The requirements for peripheral circuits of power converters are becoming more restrictive due to the enhancement of Si-based power devices and due to practical use of SiC device. In the design of modern high-speed switching converters, the stray inductances and capacitances both in the device package and in the gate drive circuit in addition to those in the main circuit of the power converter must be considered. In these situations, the gate driving technique represents the key technology for enhancement of high-speed switching ability of power devices, as there are design limitations to reduce the stray inductances and capacitances. So far, several active gate control methods have been proposed.

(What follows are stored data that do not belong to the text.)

--- src/rtl/oh_gray_pkg.sv ---
// oh_gray_pkg
//   Shared constants and segment-geometry helpers for the pipelined
//   Gray-to-binary decoder.
//
//   The N-bit word is cut into S segments starting from the MSB. Every segment
//   is seg_width(N, S) = ceil(N/S) bits wide; the last one takes whatever is
//   left. For some (N, S) pairs the trailing segments come out empty; those
//   stages simply forward the word and the carry.
//
//   Functions:
//     seg_width(n, s)    - nominal segment width, ceil(n/s)
//     seg_hi(n, s, k)    - MSB index of segment k (negative when k is empty)
//     seg_lo(n, s, k)    - LSB index of segment k (clamped at 0)
//     seg_empty(n, s, k) - 1 when segment k holds no bits
package oh_gray_pkg;

    localparam int DefaultWidth  = 32;
    localparam int DefaultStages = 2;

    function automatic int seg_width(input int n, input int s);
        return (n + s - 1) / s;
    endfunction

    function automatic int seg_hi(input int n, input int s, input int k);
        return n - 1 - k * seg_width(n, s);
    endfunction

    function automatic int seg_lo(input int n, input int s, input int k);
        int lo;
        lo = n - (k + 1) * seg_width(n, s);
        return (lo < 0) ? 0 : lo;
    endfunction

    function automatic bit seg_empty(input int n, input int s, input int k);
        return seg_hi(n, s, k) < seg_lo(n, s, k);
    endfunction

endpackage

--- src/rtl/oh_gray2bin_stage.sv ---
// oh_gray2bin_stage
//   One pipeline stage of the Gray-to-binary decoder. Stage K resolves the
//   bits of segment K of the word it receives. The segments above it were
//   already resolved by earlier stages; the segments below are still Gray.
//   Decoding runs MSB first: b[i] = g[i] ^ b[i+1]. The bit above the segment
//   comes in as prev_carry, which is the resolved LSB of segment K-1 (0 for
//   stage 0).
//
//   Parameters:
//     N - word width, S - number of stages, K - index of this stage
//
//   Ports:
//     clk        - clock, rising edge
//     reset      - synchronous active-high reset, clears all held state
//     load       - stage may capture this cycle (empty or being drained)
//     prev_valid - word present on the prev_* inputs
//     prev_data  - word with segments 0..K-1 resolved
//     prev_carry - resolved LSB of segment K-1
//     prev_err   - step error tag travelling with prev_data
//     valid      - this stage holds a word
//     data       - held word, segments 0..K resolved
//     carry      - resolved LSB of segment K, for stage K+1
//     err        - held step error tag
module oh_gray2bin_stage
    import oh_gray_pkg::*;
#(
    parameter int N = DefaultWidth,
    parameter int S = DefaultStages,
    parameter int K = 0
) (
    input  logic         clk,
    input  logic         reset,
    input  logic         load,
    input  logic         prev_valid,
    input  logic [N-1:0] prev_data,
    input  logic         prev_carry,
    input  logic         prev_err,
    output logic         valid,
    output logic [N-1:0] data,
    output logic         carry,
    output logic         err
);

    localparam int Hi = seg_hi(N, S, K);
    localparam int Lo = seg_lo(N, S, K);

    logic         valid_q;
    logic [N-1:0] data_q;
    logic         carry_q;
    logic         err_q;

    logic [N-1:0] resolved;
    logic         run;

    // Ripple the prefix XOR down through this segment only. For an empty
    // segment nothing matches, so the word and the carry pass through.
    always_comb begin
        resolved = prev_data;
        run      = prev_carry;
        for (int i = N - 1; i >= 0; i--) begin
            if (i <= Hi && i >= Lo) begin
                resolved[i] = prev_data[i] ^ run;
                run         = resolved[i];
            end
        end
    end

    always_ff @(posedge clk) begin
        if (reset) begin
            valid_q <= 1'b0;
            data_q  <= '0;
            carry_q <= 1'b0;
            err_q   <= 1'b0;
        end else if (load) begin
            valid_q <= prev_valid;
            // Payload only moves with a real word, so a bubble never disturbs it.
            if (prev_valid) begin
                data_q  <= resolved;
                carry_q <= run;
                err_q   <= prev_err;
            end
        end
    end

    assign valid = valid_q;
    assign data  = data_q;
    assign carry = carry_q;
    assign err   = err_q;

endmodule

--- src/rtl/oh_gray2bin_pipe.sv ---
// oh_gray2bin_pipe
//   Pipelined Gray-to-binary decoder with valid/ready handshakes on both
//   sides: out_bin[i] = ^in_gray[N-1:i]. There are S stages. Each stage
//   resolves one MSB-first segment. The latency is S cycles, and the pipe
//   moves one word per cycle while out_ready stays high.
//
//   Optional feature (macro OH_GRAY2BIN_STEPCHK_EN):
//     Gray step checker. A word whose in_gray differs from the previously
//     accepted in_gray in more than one bit is tagged with out_err=1. When the
//     macro is undefined, out_err is tied low and no history is kept.
//
//   Parameters:
//     N - data width (N >= 2), S - pipeline stages (1 <= S <= N)
//
//   Ports:
//     clk       - sole clock, rising edge
//     reset     - synchronous active-high reset
//     in_valid  - input word present
//     in_gray   - Gray-encoded input word
//     in_ready  - block accepts input this cycle (low while reset is high)
//     out_valid - output word present
//     out_bin   - binary-decoded output word
//     out_err   - step error tag travelling with out_bin
//     out_ready - downstream accepts output this cycle
module oh_gray2bin_pipe
    import oh_gray_pkg::*;
#(
    parameter int N = DefaultWidth,
    parameter int S = DefaultStages
) (
    input  logic         clk,
    input  logic         reset,
    input  logic         in_valid,
    input  logic [N-1:0] in_gray,
    output logic         in_ready,
    output logic         out_valid,
    output logic [N-1:0] out_bin,
    output logic         out_err,
    input  logic         out_ready
);

    if (N < 2) begin : g_bad_width
        $error("oh_gray2bin_pipe: N must be at least 2");
    end
    if (S < 1 || S > N) begin : g_bad_stages
        $error("oh_gray2bin_pipe: S must lie in 1..N");
    end

    // Index 0 is the input port; index k+1 is the output of stage k.
    logic         stg_valid [S+1];
    logic [N-1:0] stg_data  [S+1];
    logic         stg_carry [S+1];
    logic         stg_err   [S+1];

    // load[k] = stage k may capture this cycle; load[S] is the output transfer.
    logic [S:0]   load;
    logic         step_err;
    logic         unused_carry;

    // Backward ready chain: a stage can load if it is empty or its
    // successor loads. A hole anywhere downstream lets the stages
    // behind it advance.
    always_comb begin
        load    = '0;
        load[S] = out_ready;
        for (int k = S - 1; k >= 0; k--) begin
            load[k] = !stg_valid[k+1] || load[k+1];
        end
    end

    assign in_ready = load[0] && !reset;

    assign stg_valid[0] = in_valid;
    assign stg_data[0]  = in_gray;
    assign stg_carry[0] = 1'b0;
    assign stg_err[0]   = step_err;

    for (genvar k = 0; k < S; k++) begin : g_stage
        oh_gray2bin_stage #(
            .N (N),
            .S (S),
            .K (k)
        ) u_stage (
            .clk        (clk),
            .reset      (reset),
            .load       (load[k]),
            .prev_valid (stg_valid[k]),
            .prev_data  (stg_data[k]),
            .prev_carry (stg_carry[k]),
            .prev_err   (stg_err[k]),
            .valid      (stg_valid[k+1]),
            .data       (stg_data[k+1]),
            .carry      (stg_carry[k+1]),
            .err        (stg_err[k+1])
        );
    end

    // Nothing follows the last stage, so its carry has no consumer.
    assign unused_carry = stg_carry[S];

`ifdef OH_GRAY2BIN_STEPCHK_EN
    logic [N-1:0] hist_q;
    logic         hist_valid_q;
    logic [N-1:0] diff;

    assign diff = in_gray ^ hist_q;
    // diff & (diff - 1) clears the lowest set bit, so any bit left over means
    // at least two bits changed.
    assign step_err = hist_valid_q && (|(diff & (diff - {{(N-1){1'b0}}, 1'b1})));

    always_ff @(posedge clk) begin
        if (reset) begin
            hist_q       <= '0;
            hist_valid_q <= 1'b0;
        end else if (in_valid && in_ready) begin
            hist_q       <= in_gray;
            hist_valid_q <= 1'b1;
        end
    end
`else
    assign step_err = 1'b0;
`endif

    assign out_valid = stg_valid[S];
    assign out_bin   = stg_data[S];
    assign out_err   = stg_err[S];

endmodule

--- config.mk ---
export PLATFORM = sky130hd
export DESIGN_NAME = oh_gray2bin_pipe
export DESIGN_NICKNAME = d
export VERILOG_FILES = /design/src/rtl/oh_gray_pkg.sv /design/src/rtl/oh_gray2bin_stage.sv /design/src/rtl/oh_gray2bin_pipe.sv
export SDC_FILE = /design/constraint.sdc
export NUM_CORES = 1
export LEC_CHECK = 0
export CAP_MARGIN = 20
export CORE_ASPECT_RATIO = 1.25
export CORE_UTILIZATION = 29
export CTS_CLUSTER_DIAMETER = 40
export DETAILED_ROUTE_END_ITERATION = 16
export GPL_TIMING_DRIVEN = 0
export SYNTH_ARGS = -nofsm -noshare
export SYNTH_HDL_FRONTEND = slang
export SYNTH_SLANG_ARGS = --single-unit
--- constraint.sdc ---
create_clock -name clk -period 5.2 [get_ports clk]
set_input_delay 0.78 -clock clk [delete_from_list [all_inputs] [get_ports clk]]
set_output_delay 0.78 -clock clk [all_outputs]
set_load 0.02 [all_outputs]
==> results.cfg, run 1 <==
[floorplanning]
core_um2 = 9610
ios = 71
die_x_um = 91.0
die_h_um = 113
rows = 40
start_util_pct = 29.9
fp.dieArea_um2 = 10300

[yosys]
synth_top_family_by_area = XOR/XNOR gates
netlist_area_um2 = 2870
synth_edf_count = 0
seq_area_frac_synth_pct = 46.0
yosys.area_share.simple_pct = 16.1
synth_seq_cells = 66
synth_compound_area_share_pct = 13.1
synth_nets = 362
synth_cells = 326
synthMuxAreaShare_pct = 0.348
synthFlopType = dfxtp_1
synth-xor-area-share_pct = 21.4
async_flop_share_pct = 0
synth.distinct_cells = 25
syn_avg_cell_area_um2 = 8.82
yosys_warnings = 0
synth_fa_ha_area_share_pct = 0

[critical_path]
timing.rr.end = g_stage[1].u_stage.data[0]
cp_max_fo = 6
reg2regPathDepth = 6
arrival_ns = 2.20
reg2reg_slack_ns = 2.77
cp-start-kind = input pin
reg2reg_from = g_stage[0].u_stage.data[16]
path_class = in2out
critPathCaptureType = primary output
required_ns = 4.42

[cells_and_area]
final_core_util_pct = 42.2
area_growth_pct = 41.0
final_layout_size_suffix_gt1_share_pct = 5.61
fillers = 976
diodes = 0
nets = 441

[global_routing]
overflow = 0
grt_pass1_vias = 2294
grt.total_usage_pct = 14.3
grt_pass1_wl_um = 11200
grt_max_degree = 12
grt_antenna_before_repair = 0

[placement]
place.gp.congestion = 0.754
dp_hpwl_um = 5120
io_buffers = 68

[clock_tree]
cts_hold_buf = 0
clk_latency_ns = 0.33
cts_max_level = 3
cts_tree = done
postCtsSetupBuffers = 0
post_cts_resized = 0
clock_sinks = 66
clockBufferDepth = 2
cts_root_buffer = clkbuf_16
path_clk_slew_ns = 0.05
numCtsBuffers = 9

[pwr]
vdd_drop_max_v = 0.000227
p_leak_nw = 1.50
p_per_area_nw_per_um2 = 422

[timing]
max_freq_mhz = 335
tightest_slew_ns = 0.581
rsz0062_at_grt = no
finalCritPeriodShare_pct = 57.4
slew_headroom_pct = 61.2
fin_crit_ns = 2.98
hold_viol = 0
drv_slew = 0
skew_ns = 0.00371
setup_violations = 0
setup_tns_ns = 0

[job]
timing.max_cap.violations = 0

[detailed_routing]
routed_via_density = 4.44
postRouteAntennaNets = 0
drc = 0
via_count = 2381
drt_wl_total_um = 6960
drt-initial-drc-count = 58
firstDrtPassIters = 4
wl_per_cell_um = 13.0

[run_status]
status = finished, final reports clean

[hold_path]
hold_class = reg2reg
hp-start = g_stage[0].u_stage.data[19]
worstHoldPathCells = 2
min_to = g_stage[0].u_stage.data[19]
critical path: stages:
cell and delay (ns):
clkdlybuf4s50_1 0.40, nor2b_1 0.32, a21oi_1 0.14, clkdlybuf4s50_1 0.57
through the flow:
| stage | area [µm²] | hold slack (ns) | cells | setup WS, ns | total power [mW] |
|---|---|---|---|---|---|
| after floorplan | 2870 | 0.432 | 326 | 2.80 | 0.921 |
| after global placement | 3710 | 0.439 | 520 | 2.01 | 1.05 |
| after detailed placement | 3710 | 0.444 | 520 | 2.00 | 1.05 |
| after CTS | 4050 | 0.452 | 536 | 2.23 | 1.72 |
| after global routing | 4050 | 0.472 | 536 | 2.13 | 1.79 |
| final | 4050 | 0.452 | 536 | 2.22 | 1.71 |
kinds of logic (layout without fill, tap and decap cells):
logic type	count (synthesis)	count (layout)
AND/OR/NAND/NOR	118	118
XOR/XNOR	53	53
AO/OA/AOI/OAI	65	65
flip-flops	66	66
buffers and inverters	22	106
other	1	1
multiplexers	1	1
state kept, by name, summed over array words and instances, names as in the netlist:
register / count
g_stage.u_stage.data: 64
g_stage.u_stage.valid: 2
per-layer routing:
layer | vias up | share of wire, % | global-route usage, %
met5 | - | 0 | 0
met1 | 1099 | 42 | 15.6
li1 | 1215 | - | -
met3 | 12 | 4.5 | 3.29
met4 | 0 | 2.3 | 7.83
met2 | 55 | 51 | 25.6
worst max-delay path by stage:
stage                            from                          end  slack [ns]  depth (start not counted)
after global routing        out_ready                     in_ready        2.13                          4
after floorplan           in_gray[31]  g_stage[0].u_stage.data[17]        2.80                          6
final                       out_ready                     in_ready        2.22                          4
after detailed placement  in_gray[31]  g_stage[0].u_stage.data[17]        2.00                          7
after CTS                   out_ready                     in_ready        2.23                          4
after global placement    in_gray[31]  g_stage[0].u_stage.data[17]        2.01                          7
cells in the final DEF, fill, tap and decap left out, types with 2 or more instances in the layout:
cell / n
xor3_1: 2
clkbuf_16: 9
clkbuf_1: 20
clkbuf_8: 3
xnor2_4: 2
xnor3_2: 2
xor2_1: 17
clkdlybuf4s50_1: 68
a21oi_1: 44
nor2b_1: 3
bufinv_16: 2
nand2_1: 85
a211oi_1: 16
xnor3_1: 2
o31ai_1: 2
nor2_1: 26
xnor2_1: 26
nand3b_1: 2
dfxtp_1: 66
o21a_1: 2
synthesized netlist by cell type, types with 2 or more instances:
library cell / count / area (µm²)
nand2_1: 85 / 319
dfxtp_1: 66 / 1320
a21oi_1: 44 / 220
nor2_1: 26 / 97.6
xnor2_1: 26 / 228
clkbuf_1: 20 / 75.1
xor2_1: 17 / 149
a211oi_1: 16 / 120
nor2b_1: 3 / 18.8
nand3b_1: 2 / 15.0
o21a_1: 2 / 15.0
o31ai_1: 2 / 15.0
xnor2_4: 2 / 55.1
xnor3_1: 2 / 45.0
xnor3_2: 2 / 47.6
xor3_1: 2 / 47.6
power breakdown:
part           internal [mW]  leakage (nW)  total [mW]  switching [mW]
logic                  0.233         0.789       0.453           0.220
registers              0.556         0.542       0.588          0.0320
clock network          0.457         0.165       0.668           0.210
total                   1.25          1.50        1.71           0.462
layout make-up:
type,count,area (µm²),area share (%)
multi-input cells,238,1470,36.2
clock inverters,4,72.6,1.79
repair buffers,68,681,16.8
well taps,126,158,3.89
plain buffers,22,86.3,2.13
clock buffers,12,267,6.58
flip-flops and latches,66,1320,32.6
Note: power is estimated with default switching activity, not from simulation.
==> run 2: changes to the inputs <==
==> constraint.sdc (replaced) <==
create_clock -name clk -period 3.1 [get_ports clk]
set_input_delay 0.465 -clock clk [delete_from_list [all_inputs] [get_ports clk]]
set_output_delay 0.465 -clock clk [all_outputs]
set_load 0.02 [all_outputs]
==> results of run 2 <==
The final DEF is identical to that of run 1. Status: finished, final reports clean.
Main changes from that run: setup slack after placement 2.00 ns -> 0.219 ns; setup slack after layout 2.22 ns -> 0.558 ns; start point of the critical path out_ready -> in_gray[31]; end point of the critical path in_ready -> g_stage[0].u_stage.data[17]; register-to-register setup slack 2.77 ns -> 0.67 ns; total power 1.71 mW -> 2.87 mW; worst IR drop on VDD 0.000227 V -> 0.000380 V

Most conventional active gate drivers are configured using analog circuits such as transistors and diodes. Thus, it is difficult to reconfigure their control parameters to fit the stray inductances and capacitances after the implementation of power converter and gate circuits. As a solution to these problems, the authors have proposed a programmable gate driver IC, which is a digitally controlled circuit. This gate driver IC can control the gate current at 63 separate levels, operated by programmable fully digital 12-bit and clock signals. In this paper, an active gate current control based on the load current in a half-bridge inverter with two programmable gate driver ICs is demonstrated. This developed gate control is different to the general current feedback control followed the reference value. It is verified that the proposed active gate control can effectively improve the tradeoff relationship between the surge voltage and switching loss of the pulsewidth modulation half-bridge inverter circuit.